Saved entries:
◇ ◇ ◇ ◇ ◇ ◇ ◇

## config.mk

```make
export PLATFORM = sky130hd
export DESIGN_NAME = axis_8_bit_packet_tx
export DESIGN_NICKNAME = d
export VERILOG_FILES = /design/src/rtl/axis_8_bit_packet_tx.sv
export SDC_FILE = /design/constraint.sdc
export NUM_CORES = 1
export LEC_CHECK = 0
export ABC_AREA = 1
export CORE_ASPECT_RATIO = 1.5
export CORE_UTILIZATION = 59
export CTS_CLUSTER_DIAMETER = 60
export CTS_CLUSTER_SIZE = 30
export DETAILED_ROUTE_END_ITERATION = 7
export PLACE_DENSITY = 0.76
export RECOVER_POWER = 25
export SYNTH_ARGS = -nofsm -noshare
export SYNTH_HDL_FRONTEND = slang
export SYNTH_SLANG_ARGS = --single-unit
export TNS_END_PERCENT = 20
```

## constraint.sdc

```tcl
create_clock -name clk -period 3.4 [get_ports clk]
set_input_delay 0.51 -clock clk [delete_from_list [all_inputs] [get_ports clk]]
set_output_delay 0.51 -clock clk [all_outputs]
set_load 0.02 [all_outputs]
```

## src/rtl/axis_8_bit_packet_tx.sv

```systemverilog
// Byte-buffered AXI-Stream style transmitter: local logic fills a buffer in IDLE,
// a start pulse streams the buffered bytes out as one packet with Tlast on the final beat.
module axis_8_bit_packet_tx #(
   parameter int DEPTH = 16,
   parameter int CNT_W = 5
) (
   input  logic             clk,
   input  logic             reset,
   input  logic             wr_en,
   input  logic [7:0]       wr_data,
   output logic             wr_full,
   output logic [CNT_W-1:0] byte_count,
   input  logic             start,
   output logic             busy,
   output logic             done,
   output logic             T_valid_out,
   input  logic             T_ready,
   output logic             Tlast,
   output logic [7:0]       out_data
);

   localparam int AW = (DEPTH > 1) ? $clog2(DEPTH) : 1;

   typedef enum logic {
      S_IDLE,
      S_SEND
   } state_t;

   state_t           r_state;
   state_t           w_state_nxt;
   logic [CNT_W-1:0] r_wr_ptr;
   logic [CNT_W-1:0] r_rd_ptr;
   logic [CNT_W-1:0] r_len;
   logic             r_full;
   logic             r_busy;
   logic             r_done;
   logic             r_valid;
   logic             r_last;
   logic [7:0]       r_data;
   logic [7:0]       r_mem [DEPTH];

   logic [CNT_W-1:0] w_wr_ptr_nxt;
   logic [CNT_W-1:0] w_rd_ptr_nxt;
   logic [CNT_W-1:0] w_len_nxt;
   logic [CNT_W-1:0] w_rd_inc;
   logic             w_valid_nxt;
   logic             w_last_nxt;
   logic [7:0]       w_data_nxt;
   logic             w_done_nxt;
   logic             w_launch;
   logic             w_write;

   // A start with an empty buffer is not a launch, so a coincident write still lands.
   assign w_launch = (r_state == S_IDLE) && start && (r_wr_ptr != '0);
   assign w_write  = (r_state == S_IDLE) && wr_en && !r_full && !w_launch;
   assign w_rd_inc = r_rd_ptr + CNT_W'(1);

   // NOTE: the buffer has no reset; stale bytes are unreachable once wr_ptr returns to 0.
   always_ff @(posedge clk) begin
      if (!reset && w_write) begin
         r_mem[r_wr_ptr[AW-1:0]] <= wr_data;
      end
   end

   always_comb begin
      // NOTE: every output of this block gets a default first so no latch is inferred.
      w_state_nxt  = r_state;
      w_wr_ptr_nxt = r_wr_ptr;
      w_rd_ptr_nxt = r_rd_ptr;
      w_len_nxt    = r_len;
      w_valid_nxt  = r_valid;
      w_last_nxt   = r_last;
      w_data_nxt   = r_data;
      w_done_nxt   = 1'b0;
      case (r_state)
         S_IDLE: begin
            if (w_launch) begin
               w_state_nxt  = S_SEND;
               w_len_nxt    = r_wr_ptr;
               w_rd_ptr_nxt = '0;
               w_valid_nxt  = 1'b1;
               w_data_nxt   = r_mem[0];
               w_last_nxt   = (r_wr_ptr == CNT_W'(1));
            end else if (w_write) begin
               w_wr_ptr_nxt = r_wr_ptr + CNT_W'(1);
            end
         end
         S_SEND: begin
            if (r_valid && T_ready) begin
               if (r_last) begin
                  w_state_nxt  = S_IDLE;
                  w_valid_nxt  = 1'b0;
                  w_last_nxt   = 1'b0;
                  w_data_nxt   = 8'h00;
                  w_wr_ptr_nxt = '0;
                  w_rd_ptr_nxt = '0;
                  w_done_nxt   = 1'b1;
               end else begin
                  w_rd_ptr_nxt = w_rd_inc;
                  w_data_nxt   = r_mem[w_rd_inc[AW-1:0]];
                  w_last_nxt   = ((r_rd_ptr + CNT_W'(2)) == r_len);
               end
            end
         end
      endcase
   end

   // NOTE: state is updated with non-blocking assignments so all registers see pre-edge values.
   always_ff @(posedge clk) begin
      if (reset) begin
         r_state  <= S_IDLE;
         r_wr_ptr <= '0;
         r_rd_ptr <= '0;
         r_len    <= '0;
         r_full   <= 1'b0;
         r_busy   <= 1'b0;
         r_done   <= 1'b0;
         r_valid  <= 1'b0;
         r_last   <= 1'b0;
         r_data   <= 8'h00;
      end else begin
         r_state  <= w_state_nxt;
         r_wr_ptr <= w_wr_ptr_nxt;
         r_rd_ptr <= w_rd_ptr_nxt;
         r_len    <= w_len_nxt;
         r_full   <= (w_wr_ptr_nxt == CNT_W'(DEPTH));
         r_busy   <= (w_state_nxt == S_SEND);
         r_done   <= w_done_nxt;
         r_valid  <= w_valid_nxt;
         r_last   <= w_last_nxt;
         r_data   <= w_data_nxt;
      end
   end

   assign wr_full     = r_full;
   assign byte_count  = r_wr_ptr;
   assign busy        = r_busy;
   assign done        = r_done;
   assign T_valid_out = r_valid;
   assign Tlast       = r_last;
   assign out_data    = r_data;

endmodule

```

==> results.json <==
{
  "min_from": "r_len[0]",
  "grt_usage": 0.301,
  "io_pins": 31,
  "finalSetupViolCount": 0,
  "ys_ff_latch": 156,
  "fmax_mhz": 374,
  "yosysTopAreaCell": "edfxtp_1",
  "ir_worst_vdd_uv": 581,
  "worst_slack_ps": 728,
  "drtAntennaViolNets": 0,
  "routed_wirelength_mm": 16.3,
  "ys_warn_count": 0,
  "syn_area_per_cell_um2": 10.4,
  "num_rows": 47,
  "leakagePower_nw": 2.92,
  "grt_pass1_vias": 4783,
  "first_pass_iters": 5,
  "syn_inst": 646,
  "synthToLayoutAreaGrowth_pct": 14.3,
  "yosysSeqAreaShare": 0.656,
  "worst_pin_slew_ps": 986,
  "ys_top_cells_by_area": "edfxtp_1 57%, dfxtp_1 8.3%, nor2_1 7.0%, nand3_1 5.1%, nand2_1 4.9%",
  "die_h_um": 133,
  "cts_buffer_depth": 2,
  "startpoint": "byte_count[0]",
  "synth.distinct_cells": 34,
  "grt_first_pass_wirelength_mm": 25.1,
  "synth_top_area_share": 0.572,
  "holdBufCountCts": 0,
  "grt.overflow.total": 0,
  "start_util": 0.607,
  "port_buffers": 30,
  "status": "completed",
  "final_layout_size_suffix_gt1_frac": 0.0791,
  "syn_area_um2": 6720,
  "hold_ws_ps": 475,
  "synth_common_cells": "128 x edfxtp_1, 126 x nor2_1, 87 x nand2_1",
  "antenna_found_initial": 0,
  "critPathRequiredTime_ps": 3450,
  "cts_setup_buffers": 0,
  "timing.final.hold_violations": 0,
  "dp_cells": 798,
  "synth.most_common_cell": "edfxtp_1",
  "grt_setup_unrepaired": "false",
  "grt_max_degree": 69,
  "crit_type": "reg2reg",
  "drc_errors": 0,
  "synth_ff_type": "edfxtp_1",
  "fin_skew_ps": 8.90,
  "cts_root_buf": "clkbuf_16",
  "clk_pin_slew_ps": 60,
  "multi_input_area_um2": 1920,
  "clock_sinks": 156,
  "relSlewSlack": 0.339,
  "nFillCells": 844,
  "htreeDepth": 4,
  "cp-end-kind": "register",
  "die-area_um2": 11800,
  "period_needed_ps": 2670,
  "reg2reg_from": "byte_count[0]",
  "dp_hpwl_mm": 10.5,
  "cts_buffers": 17,
  "core-area_um2": 11100,
  "tns_ps": 0,
  "nets": 689,
  "antennaDiodeCount": 0,
  "viasPerCell": 5.90,
  "gp_congestion": 0.963,
  "synth_edf_count": 128,
  "cts_tree": "yes",
  "syn-num-nets": 665,
  "final_area_um2": 7670,
  "p_per_area_nw_per_um2": 685,
  "post-place-ws_ps": 688,
  "insertion_delay_ps": 420,
  "die_w_um": 89.1,
  "drtIter0Drc": 424,
  "cp.arrival_ps": 2720,
  "hold_path_class": "reg2reg",
  "period_share": 0.786,
  "worstSetupStartpointType": "register",
  "worstPathMaxFanout": 14,
  "cts_resized": 0,
  "synth-async-reset-ratio": 0,
  "wl_per_cell_um": 19.7,
  "slew_viol_final": 0,
  "layoutNonFillerInstCount": 830,
  "dpl_cell_area_um2": 7060,
  "vias": 4897,
  "cap_violations": 0,
  "ff_latch_area_um2": 4410
}
[per-stage QoR]
stage               power, mW  utilization
global placement         3.30        0.638
global route             5.44        0.694
detailed placement       3.32        0.638
floorplan                3.00            -
CTS                      5.26        0.694
finish                   5.26        0.694
[worst paths after layout]
check             cells after the start  slack [ps]           to
hold / removal                        2         480     r_len[0]
hold reg to reg                       2         480     r_len[0]
setup / recovery                      8         730  r_mem[1][6]
setup reg to reg                      8         730  r_mem[1][6]
[report_power, final]
part | leakage [nW] | total, mW | switching (mW) | internal [mW]
sequential | 1.38 | 2.20 | 0.0604 | 2.14
clock | 0.296 | 1.96 | 0.766 | 1.19
combinational | 1.24 | 1.10 | 0.757 | 0.345
total | 2.92 | 5.26 | 1.58 | 3.67
[logic make-up (layout without fill, tap and decap cells)]
family | Yosys count | after routing | synth area share
compound gates | 93 | 93 | 0.0755
simple gates | 295 | 295 | 0.185
fa+ha+maj | 6 | 6 | 0.0112
xor+xnor | 9 | 9 | 0.0140
buf+inv | 87 | 124 | 0.0583
flops | 156 | 156 | 0.656
[cell usage in the layout, fill, tap and decap left out, drive strengths merged]
cell	n
a211oi	5
a21oi	20
buf	3
bufinv	3
clkbuf	18
clkdlybuf4s50	24
clkinv	3
clkinvlp	3
dfxtp	28
dlygate4sd3	6
edfxtp	128
ha	6
inv	64
nand2	89
nand3	70
nand3b	1
nand4	3
nor2	130
nor3	2
o211ai	5
o21ai	62
o22ai	1
xnor2	4
xor2	5
[flip-flops by register name, indices dropped and copies added, names as in the netlist]
register / flops
Tlast: 1
wr_full: 1
byte_count: 5
r_rd_ptr: 5
r_len: 5
out_data: 8
T_valid_out: 1
r_mem: 128
busy: 1
done: 1
[worst max-delay path, stage by stage (launching register included)]
cell	delay, ps
dfxtp_1	370
inv_1	140
ha_1	180
nand3_1	100
nand2_1	340
nand2_1	150
nor2_1	210
nand2_1	250
nor2_1	560
[routing by layer]
metal,vias to the layer above,GRT usage,wire [um]
met5,-,0,0
met4,0,0.190,912
met3,70,0.0705,1410
met2,294,0.481,8030
met1,2297,0.361,5980
li1,2236,-,-
[area by class of cell]
class,count,area share
Timing Repair Buffer,33,0.0421
Sequential cell,156,0.574
Clock inverter,14,0.0238
Clock buffer,18,0.0572
Multi-Input combinational cell,403,0.250
Inverter,59,0.0292
Tap cell,147,0.0240
Power figures use the tool's default switching activity.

◇ ◇ ◇ ◇ ◇ ◇ ◇

● **TASK**: Filter the records down to the lines containing the word "total", and copy those.

● **RESPONSE AREA**:
  "grt.overflow.total": 0,
part | leakage [nW] | total, mW | switching (mW) | internal [mW]
total | 2.92 | 5.26 | 1.58 | 3.67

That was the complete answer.